After win, is Tiger Woods the Masters favorite?
After 30 months without a victory, Tiger Woods shouted when he won the Arnold Palmer Invitational on Sunday. Then he shouted again and hugged his caddie, Joe LaCava.
What exactly did Woods say, after a five-shot victory in the final tuneup before the Masters? “Effin’ yeah,” LaCava reported (via ESPN). “He said all the hard work has paid off.”
Woods described his victory at Bay Hill, his seventh there and his 72nd on the PGA Tour, a little differently. “Pure joy. Pure, absolute joy,” he told ESPN’s Tom Rinaldi after his 2-under 70 final round Sunday. “I just let it all go. I felt that once I knocked the ball onto the green there at 18, the tournament was over, but we’ve seen some interesting things happen this year on tour, so I had to get the job done and put the ball on the green first.”
Tiger Woods and caddie Joe LaCava have their first victory together. (Phelan M. Ebenhack / AP)
Woods was in a comfort zone at Bay Hill, just as he will be at the Masters, where he has won four times and will be trying to win his 15th major championship. There were no issues Sunday with any of his injuries — his balky back or Achilles or knee.

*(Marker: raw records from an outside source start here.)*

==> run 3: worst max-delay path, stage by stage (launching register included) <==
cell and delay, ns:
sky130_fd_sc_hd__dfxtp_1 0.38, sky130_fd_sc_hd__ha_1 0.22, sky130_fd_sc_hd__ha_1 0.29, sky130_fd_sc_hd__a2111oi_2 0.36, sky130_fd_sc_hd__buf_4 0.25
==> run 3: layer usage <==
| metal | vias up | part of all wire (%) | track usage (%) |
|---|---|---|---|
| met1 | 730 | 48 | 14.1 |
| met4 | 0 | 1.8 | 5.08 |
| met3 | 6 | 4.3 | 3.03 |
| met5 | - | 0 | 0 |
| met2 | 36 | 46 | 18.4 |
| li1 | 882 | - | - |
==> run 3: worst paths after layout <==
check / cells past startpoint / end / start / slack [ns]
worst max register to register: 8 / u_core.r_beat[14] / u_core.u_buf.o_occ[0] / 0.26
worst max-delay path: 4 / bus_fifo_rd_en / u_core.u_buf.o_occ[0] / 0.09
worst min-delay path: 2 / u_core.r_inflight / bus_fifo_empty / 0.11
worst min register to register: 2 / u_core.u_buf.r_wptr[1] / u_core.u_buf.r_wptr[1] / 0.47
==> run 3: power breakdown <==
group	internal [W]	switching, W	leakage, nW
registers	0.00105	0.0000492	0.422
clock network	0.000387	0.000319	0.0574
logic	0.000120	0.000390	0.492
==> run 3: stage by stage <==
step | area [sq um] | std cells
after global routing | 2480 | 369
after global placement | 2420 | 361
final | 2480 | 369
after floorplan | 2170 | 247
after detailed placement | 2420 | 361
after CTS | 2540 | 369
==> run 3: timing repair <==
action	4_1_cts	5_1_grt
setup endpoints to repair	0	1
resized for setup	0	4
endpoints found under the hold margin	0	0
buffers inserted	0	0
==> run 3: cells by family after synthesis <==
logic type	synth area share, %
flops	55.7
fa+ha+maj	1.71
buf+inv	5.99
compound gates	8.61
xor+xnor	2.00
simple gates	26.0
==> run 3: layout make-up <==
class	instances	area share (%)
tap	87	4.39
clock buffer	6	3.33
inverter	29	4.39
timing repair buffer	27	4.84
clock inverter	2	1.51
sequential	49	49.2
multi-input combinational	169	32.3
--- config.mk ---
export PLATFORM = sky130hd
export DESIGN_NAME = ni_tx
export DESIGN_NICKNAME = d
export VERILOG_FILES = /design/src/rtl/ni_tx.sv
export SDC_FILE = /design/constraint.sdc
export NUM_CORES = 1
export LEC_CHECK = 0
export CORE_UTILIZATION = 45
export CTS_CLUSTER_DIAMETER = 100
export CTS_CLUSTER_SIZE = 20
export DETAILED_ROUTE_END_ITERATION = 10
export PLACE_DENSITY = 0.88
export SLEW_MARGIN = 20
export SYNTH_ARGS = -nofsm -noshare
export SYNTH_HDL_FRONTEND = slang
export SYNTH_SLANG_ARGS = --single-unit
export TNS_END_PERCENT = 50
--- constraint.sdc ---
create_clock -name clk -period 3.9 [get_ports clk]
set_input_delay 0.585 -clock clk [delete_from_list [all_inputs] [get_ports clk]]
set_output_delay 0.585 -clock clk [all_outputs]
set_load 0.005 [all_outputs]
--- src/rtl/ni_tx.sv ---
// ni_tx: clocked packet source that drives 1-of-4 dual-rail flits (head + payload) into the
// local input port of an asynchronous router using a 4-phase return-to-zero handshake.
module ni_tx #(
    parameter int unsigned VCN = 2,
    parameter int unsigned DW  = 8,
    parameter int unsigned LW  = 4
) (
    input  logic              clk,
    input  logic              rstn,
    input  logic              pkt_req,
    output logic              pkt_ack,
    input  logic [3:0]        pkt_dx,
    input  logic [3:0]        pkt_dy,
    input  logic [VCN-1:0]    pkt_vc,
    input  logic [LW-1:0]     pkt_nb,
    input  logic              pl_valid,
    output logic              pl_ready,
    input  logic [DW-1:0]     pl_data,
    output logic [DW/2-1:0]   do0,
    output logic [DW/2-1:0]   do1,
    output logic [DW/2-1:0]   do2,
    output logic [DW/2-1:0]   do3,
    output logic [2:0]        dot,
    output logic [VCN-1:0]    dovc,
    input  logic              doa,
    output logic              busy
);

    localparam int unsigned NG = DW / 2;

    typedef enum logic [2:0] {
        StIdle,
        StHset,
        StHrtz,
        StPwait,
        StPset,
        StPrtz
    } state_e;

    state_e                 state_q, state_d;
    logic [LW-1:0]          cnt_q, cnt_d;
    logic [VCN-1:0]         vc_q, vc_d;
    logic [3:0][NG-1:0]     rail_q, rail_d;
    logic [2:0]             dot_q, dot_d;
    logic [VCN-1:0]         dovc_q, dovc_d;
    logic                   doa_m_q, doa_s_q;
    logic [1:0]             arm_q;
    logic [DW-1:0]          head_w;

    // Rail k of a word: bit g is set when group g of the word holds value k.
    function automatic logic [NG-1:0] rail_of(input logic [DW-1:0] w, input logic [1:0] k);
        logic [NG-1:0] r;
        for (int g = 0; g < int'(NG); g++) begin
            r[g] = (w[2*g +: 2] == k);
        end
        return r;
    endfunction

    always_comb begin
        head_w      = '0;
        head_w[7:0] = {pkt_dy, pkt_dx};
    end

    always_comb begin
        state_d  = state_q;
        cnt_d    = cnt_q;
        vc_d     = vc_q;
        rail_d   = rail_q;
        dot_d    = dot_q;
        dovc_d   = dovc_q;
        pkt_ack  = 1'b0;
        pl_ready = 1'b0;

        unique case (state_q)
            StIdle: begin
                // arm_q keeps a stale acknowledge from slipping past the freshly reset synchronizer.
                pkt_ack = rstn & pkt_req & ~doa_s_q & arm_q[1];
                if (pkt_ack) begin
                    cnt_d  = pkt_nb;
                    vc_d   = pkt_vc;
                    for (int k = 0; k < 4; k++) begin
                        rail_d[k] = rail_of(head_w, 2'(k));
                    end
                    dot_d   = 3'b001;
                    dovc_d  = pkt_vc;
                    state_d = StHset;
                end
            end
            StHset, StPset: begin
                if (doa_s_q) begin
                    rail_d  = '0;
                    dot_d   = '0;
                    dovc_d  = '0;
                    state_d = (state_q == StHset) ? StHrtz : StPrtz;
                end
            end
            StHrtz: begin
                if (!doa_s_q) begin
                    state_d = StPwait;
                end
            end
            StPwait: begin
                pl_ready = rstn;
                if (pl_valid) begin
                    for (int k = 0; k < 4; k++) begin
                        rail_d[k] = rail_of(pl_data, 2'(k));
                    end
                    dot_d   = (cnt_q == '0) ? 3'b100 : 3'b010;
                    dovc_d  = vc_q;
                    state_d = StPset;
                end
            end
            StPrtz: begin
                if (!doa_s_q) begin
                    if (cnt_q == '0) begin
                        state_d = StIdle;
                    end else begin
                        cnt_d   = cnt_q - LW'(1);
                        state_d = StPwait;
                    end
                end
            end
            default: state_d = StIdle;
        endcase
    end

    always_ff @(posedge clk) begin
        if (!rstn) begin
            state_q <= StIdle;
            cnt_q   <= '0;
            vc_q    <= '0;
            rail_q  <= '0;
            dot_q   <= '0;
            dovc_q  <= '0;
            doa_m_q <= 1'b0;
            doa_s_q <= 1'b0;
            arm_q   <= '0;
        end else begin
            state_q <= state_d;
            cnt_q   <= cnt_d;
            vc_q    <= vc_d;
            rail_q  <= rail_d;
            dot_q   <= dot_d;
            dovc_q  <= dovc_d;
            doa_m_q <= doa;
            doa_s_q <= doa_m_q;
            arm_q   <= {arm_q[0], 1'b1};
        end
    end

    assign do0  = rail_q[0];
    assign do1  = rail_q[1];
    assign do2  = rail_q[2];
    assign do3  = rail_q[3];
    assign dot  = dot_q;
    assign dovc = dovc_q;
    assign busy = rstn & (state_q != StIdle);

endmodule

And he seemed to be gaining confidence in his revamped game and in his recovery from the public disintegration of his private life. (Hopefully, he won’t see the New York Post’s cover.)
“It feels good just to come here and win in my hometown — I lived here for over a decade,” he said. “It means a lot to me, this tournament, with my kids being born here and with what Arnold’s done here and the community here. To win his event, especially this week it feels good.”
Publicly, Woods’s reaction was tempered by the hospitalization of the tournament’s 82-year-old host for high blood pressure late Sunday afternoon and, as he well knows, putting on the Bay Hill champion’s jacket is nothing like putting on the Masters’ green jacket. It has been almost four years since Woods has won a major (the 2008 U.S. Open) and he was content to let others consider whether there’s a new Tiger or whether the old Tiger is back...or some combination the two.
“Well, it's not like winning a major championship or anything,” he said, “but it certainly feels real good.”
LaCava, though, described Woods’s mindset a little differently. “The man was on a mission. He's pretty jacked. He probably wishes the Masters was tomorrow.”